そんな私達の思いを察して、ボリスはおかしそうに笑う。
「とにかくダメ! これはね女子旅なの!」
「女子旅?」
「そう、女子旅。男子禁制です!」
「ちぇ~、つまんないの。じゃあもうちょっとしたら帰るからさ、少し遊んでいってもいい?」
口を尖らせるボリスになんだか申し訳なくなった私はアリスを見る。
彼女も私と同じ思いだったらしい。
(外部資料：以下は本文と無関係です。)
Source: an optimization exercise on an open RTL-to-GDS flow (aim: small area and a short achievable clock period). Production flows keep margins and buffers that such runs may drop. In this exercise RTL edits were held to simulation tests only and were not proved equivalent to the original. Power and IR drop assume default switching activity.

==> module circular_deque, before the edit <==
module circular_deque (
    input  logic                          i_clk,
    input  logic                          i_rst_n,
    input  logic                          i_valid,
    output logic                          o_ready,
    input  logic [2:0]                    i_opcode,
    input  logic [cdq_pkg::ELEM_W-1:0]    i_value,
    output logic                          o_valid,
    input  logic                          i_ready,
    output logic [1:0]                    o_status,
    output logic [cdq_pkg::ELEM_W-1:0]    o_read_value,
    output logic [cdq_pkg::CNT_W-1:0]     o_count,
    output logic                          o_is_empty,
    output logic                          o_is_full
);
    localparam int N = cdq_pkg::NCELL;
    localparam int W = cdq_pkg::ELEM_W;
    cdq_pkg::t_elem            mem [N];
    logic [N-1:0]              r_head;    
    logic [N-1:0]              r_tail;    
    logic [N-1:0]              head_m1, head_p1, tail_m1, tail_p1;
    logic [cdq_pkg::CNT_W-1:0] r_count;
    logic [cdq_pkg::CNT_W-1:0] n_count;
    logic                      n_empty, n_full;
    logic                      r_empty, r_full;
    logic                      r_valid;
    logic [1:0]                r_status;
    logic [1:0]                n_status;
    logic [cdq_pkg::CNT_W-1:0] r_out_count;
    logic                      r_out_empty, r_out_full;
    cdq_pkg::t_elem            r_rd;
    cdq_pkg::t_elem            n_rd;
    logic [N-1:0]              rd_sel;
    logic                      in_acc;
    logic                      push_b, push_f, pop_f, pop_b, rd_any, clr;
    assign o_ready = ~r_valid | i_ready;
    assign in_acc  = i_valid & o_ready;
    assign head_m1 = {r_head[0], r_head[N-1:1]};
    assign head_p1 = {r_head[N-2:0], r_head[N-1]};
    assign tail_m1 = {r_tail[0], r_tail[N-1:1]};
    assign tail_p1 = {r_tail[N-2:0], r_tail[N-1]};
    always_comb begin
        push_b   = 1'b0;
        push_f   = 1'b0;
        pop_f    = 1'b0;
        pop_b    = 1'b0;
        rd_any   = 1'b0;
        clr      = 1'b0;
        n_status = cdq_pkg::ST_DONE;
        case (i_opcode)
            cdq_pkg::OP_PUSH_BACK:  if (r_full) n_status = cdq_pkg::ST_FULL; else push_b = 1'b1;
            cdq_pkg::OP_PUSH_FRONT: if (r_full) n_status = cdq_pkg::ST_FULL; else push_f = 1'b1;
            cdq_pkg::OP_POP_FRONT:  if (r_empty) n_status = cdq_pkg::ST_EMPTY; else begin pop_f = 1'b1; rd_any = 1'b1; end
            cdq_pkg::OP_POP_BACK:   if (r_empty) n_status = cdq_pkg::ST_EMPTY; else begin pop_b = 1'b1; rd_any = 1'b1; end
            cdq_pkg::OP_PEEK_FRONT: if (r_empty) n_status = cdq_pkg::ST_EMPTY; else rd_any = 1'b1;
            cdq_pkg::OP_PEEK_BACK:  if (r_empty) n_status = cdq_pkg::ST_EMPTY; else rd_any = 1'b1;
            cdq_pkg::OP_CLEAR:      clr = 1'b1;
            default: ;
        endcase
    end
    always_comb begin
        n_count = r_count;
        if (clr) n_count = '0;
        else if (push_b | push_f) n_count = r_count + 1'b1;
        else if (pop_f | pop_b) n_count = r_count - 1'b1;
    end
    assign n_empty = (n_count == '0);
    assign n_full  = (n_count == cdq_pkg::CNT_MAX);
    assign rd_sel = i_opcode[0] ? tail_m1 : r_head;
    cdq_pkg::t_elem rd_acc [N+1];
    assign rd_acc[0] = '0;
    for (genvar g = 0; g < N; g++) begin : g_rd
        assign rd_acc[g+1] = rd_acc[g] | (mem[g] & {W{rd_sel[g]}});
    end
    assign n_rd = rd_acc[N] & {W{rd_any}};
    for (genvar g = 0; g < N; g++) begin : g_slot
        always_ff @(posedge i_clk) begin
            if (!r_full && (head_m1[g] || r_tail[g])) mem[g] <= i_value;
        end
    end
    always_ff @(posedge i_clk) begin
        if (!i_rst_n) begin
            r_head  <= {{(N-1){1'b0}}, 1'b1};
            r_tail  <= {{(N-1){1'b0}}, 1'b1};
            r_count <= '0;
            r_empty <= 1'b1;
            r_full  <= 1'b0;
            r_valid <= 1'b0;
            r_status    <= cdq_pkg::ST_DONE;
            r_rd        <= '0;
            r_out_count <= '0;
            r_out_empty <= 1'b1;
            r_out_full  <= 1'b0;
        end else begin
            if (in_acc) begin
                r_count <= n_count;
                r_empty <= n_empty;
                r_full  <= n_full;
                r_valid <= 1'b1;
                if (push_f) r_head <= head_m1;
                else if (pop_f) r_head <= head_p1;
                if (clr) r_tail <= r_head;
                else if (push_b) r_tail <= tail_p1;
                else if (pop_b) r_tail <= tail_m1;
            end else if (i_ready) begin
                r_valid <= 1'b0;
            end
            if (o_ready) begin
                r_status    <= n_status;
                r_rd        <= n_rd;
                r_out_count <= n_count;
                r_out_empty <= n_empty;
                r_out_full  <= n_full;
            end
        end
    end
    assign o_valid      = r_valid;
    assign o_status     = r_status;
    assign o_read_value = r_rd;
    assign o_count      = r_out_count;
    assign o_is_empty   = r_out_empty;
    assign o_is_full    = r_out_full;
endmodule
==> flow/config.mk <==
export PLATFORM = sky130hd
export DESIGN_NAME = circular_deque
export DESIGN_NICKNAME = circular_deque
export VERILOG_FILES = /design/flow/design.v
export SDC_FILE = /design/flow/constraint.sdc
export NUM_CORES = 4
export LEC_CHECK = 0
export CAP_MARGIN = 20
export CORE_MARGIN = 2
export CORE_UTILIZATION = 40
export CTS_CLUSTER_DIAMETER = 100
export CTS_CLUSTER_SIZE = 25
export SETUP_SLACK_MARGIN = 1.3
export SLEW_MARGIN = 20
==> flow/constraint.sdc <==
create_clock -name core_clock -period 3.2 [get_ports {i_clk}]
set_input_delay 0.6400 -clock core_clock [delete_from_list [all_inputs] [get_ports {i_clk}]]
set_output_delay 0.6400 -clock core_clock [all_outputs]
set_load 0.01 [all_outputs]
run.sh (not shown) runs the stock make flow with config.mk's settings and CLKGATE_MAP_FILE= SYNTH_SCRIPT=/design/flow/synth_recipe.tcl, a recipe that flattens the netlist after the stock synthesis.
The starting point finished with timing, DRC and antenna clean.
Rerun with:
--- a/flow/design.v
+++ b/flow/design.v
@@ -41,8 +41,9 @@
     logic [cdq_pkg::CNT_W-1:0] n_count;
     logic                      n_empty, n_full;
     logic                      r_empty, r_full;
     logic                      r_valid;
+    logic                      r_idle;     
     logic [1:0]                r_status;
     logic [1:0]                n_status;
     logic [cdq_pkg::CNT_W-1:0] r_out_count;
     logic                      r_out_empty, r_out_full;
@@ -50,9 +51,9 @@
     cdq_pkg::t_elem            n_rd;
     logic [N-1:0]              rd_sel;
     logic                      in_acc;
     logic                      push_b, push_f, pop_f, pop_b, rd_any, clr;
-    assign o_ready = ~r_valid | i_ready;
+    assign o_ready = r_idle | i_ready;
     assign in_acc  = i_valid & o_ready;
     assign head_m1 = {r_head[0], r_head[N-1:1]};
     assign head_p1 = {r_head[N-2:0], r_head[N-1]};
     assign tail_m1 = {r_tail[0], r_tail[N-1:1]};
@@ -103,8 +104,9 @@
             r_count <= '0;
             r_empty <= 1'b1;
             r_full  <= 1'b0;
             r_valid <= 1'b0;
+            r_idle  <= 1'b1;
             r_status    <= cdq_pkg::ST_DONE;
             r_rd        <= '0;
             r_out_count <= '0;
             r_out_empty <= 1'b1;
@@ -114,15 +116,17 @@
                 r_count <= n_count;
                 r_empty <= n_empty;
                 r_full  <= n_full;
                 r_valid <= 1'b1;
+                r_idle  <= 1'b0;
                 if (push_f) r_head <= head_m1;
                 else if (pop_f) r_head <= head_p1;
                 if (clr) r_tail <= r_head;
                 else if (push_b) r_tail <= tail_p1;
                 else if (pop_b) r_tail <= tail_m1;
             end else if (i_ready) begin
                 r_valid <= 1'b0;
+                r_idle  <= 1'b1;
             end
             if (o_ready) begin
                 r_status    <= n_status;
                 r_rd        <= n_rd;
Effect: The changed run ran to the end with no violations; cell area goes down by a few percent; worst setup slack gains 0.033 ns; routed wire length decreases by roughly a tenth; via count falls by a few percent; count of clock-buffer cells in the layout is unchanged; clock power stays flat; maximum frequency went up slightly; power decreases slightly; core utilization is lower by 0.91 points; die area hardly moves.

==> separate check: timing with driven ports <==
No port has a modelled driver above. Below, the same layouts with a new extraction and two added sets of constraints. Step 1, drivers: a clkbuf_16 drives i_clk and a buf_2 each remaining input, both assumed. Step 2 adds t to the input delays and takes it off the output delays; t is the mean of the earliest and latest rising clock arrival at the registers after step 1. Input paths then give back, and output paths get back, about the clock's delay inside the block. a / b / c = ideal ports / drivers / drivers and shift; a / b = the first two.
| run | t (ns) | slack for setup (ns) | pins driven straight from the clock port |
|---|---|---|---|
| the first run | 0.655 | 1.263 / 1.207 / 0.663 | 1 |
| the second run | 0.653 | 1.296 / 1.236 / 0.735 | 1 |
After both steps setup and hold are still met in every run listed. The setup slack of the first run, which loses most, moves by -0.056 ns with the drivers and by -0.600 ns with both steps.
私を見て小さくうなずいた。
私はボリスに向き直る。
「じゃあちょうどこれからご飯を作るところだったから、一緒に食べてく? っていうか一緒に作っていく?」
「いいよ、手伝う。……でも全部俺に押し付けないでよ?」
「押しつけないよー! みんなで作れば楽しいじゃない」
ほんのり疑いの眼差しを向けるボリスに、笑顔でごまかす私。
そのやり取りを見て、アリスはふふふっと笑いながらキッチンへと入っていった。
「まぁいっか」と言いながらアリスの後をついていくボリス。
アリスとボリスとご飯を作るだなんてすごいなぁ。
なんだか楽しくて嬉しくて思わずニヤついてしまう。
すると、その時ボリスがちらりと振り返って私を見た。
「名無しさんの料理の腕、見ておかなくちゃね」
「えぇ? やめてよね」
「作ってあげるのもいいけど、やっぱり作ってもらいたいからさ。男としては」
「そういうものなの?」
「そういうものだよ」
「だったら私じゃなくてアリスに期待したほうがいいよ」
「うん、でも俺は名無しさんの料理が食べたいし、名無しさんのことも食べてみたい」
「……わー、それすごい口説き文句!」
なに言ってるんだこの人。
恥ずかしくて茶化すと「えぇ? 結構本気なんだけど」と返された。
答えに困っていると、アリスがキッチンからひょこっと顔を出した。
「はいはい、口説くのはまたにして早く手伝ってね」
「ご、ごめんアリス!!」
「はーい。ごめんなさーい」
慌てる私に、いつも通りのボリス。
「じゃあ続きはまたゆっくりとね」
彼はポンと私の頭をたたくと、そのままキッチンへと消えて行った。
「続きは別にいりません」
自分の頭をなでながら、ぼそりとつぶやく私だった。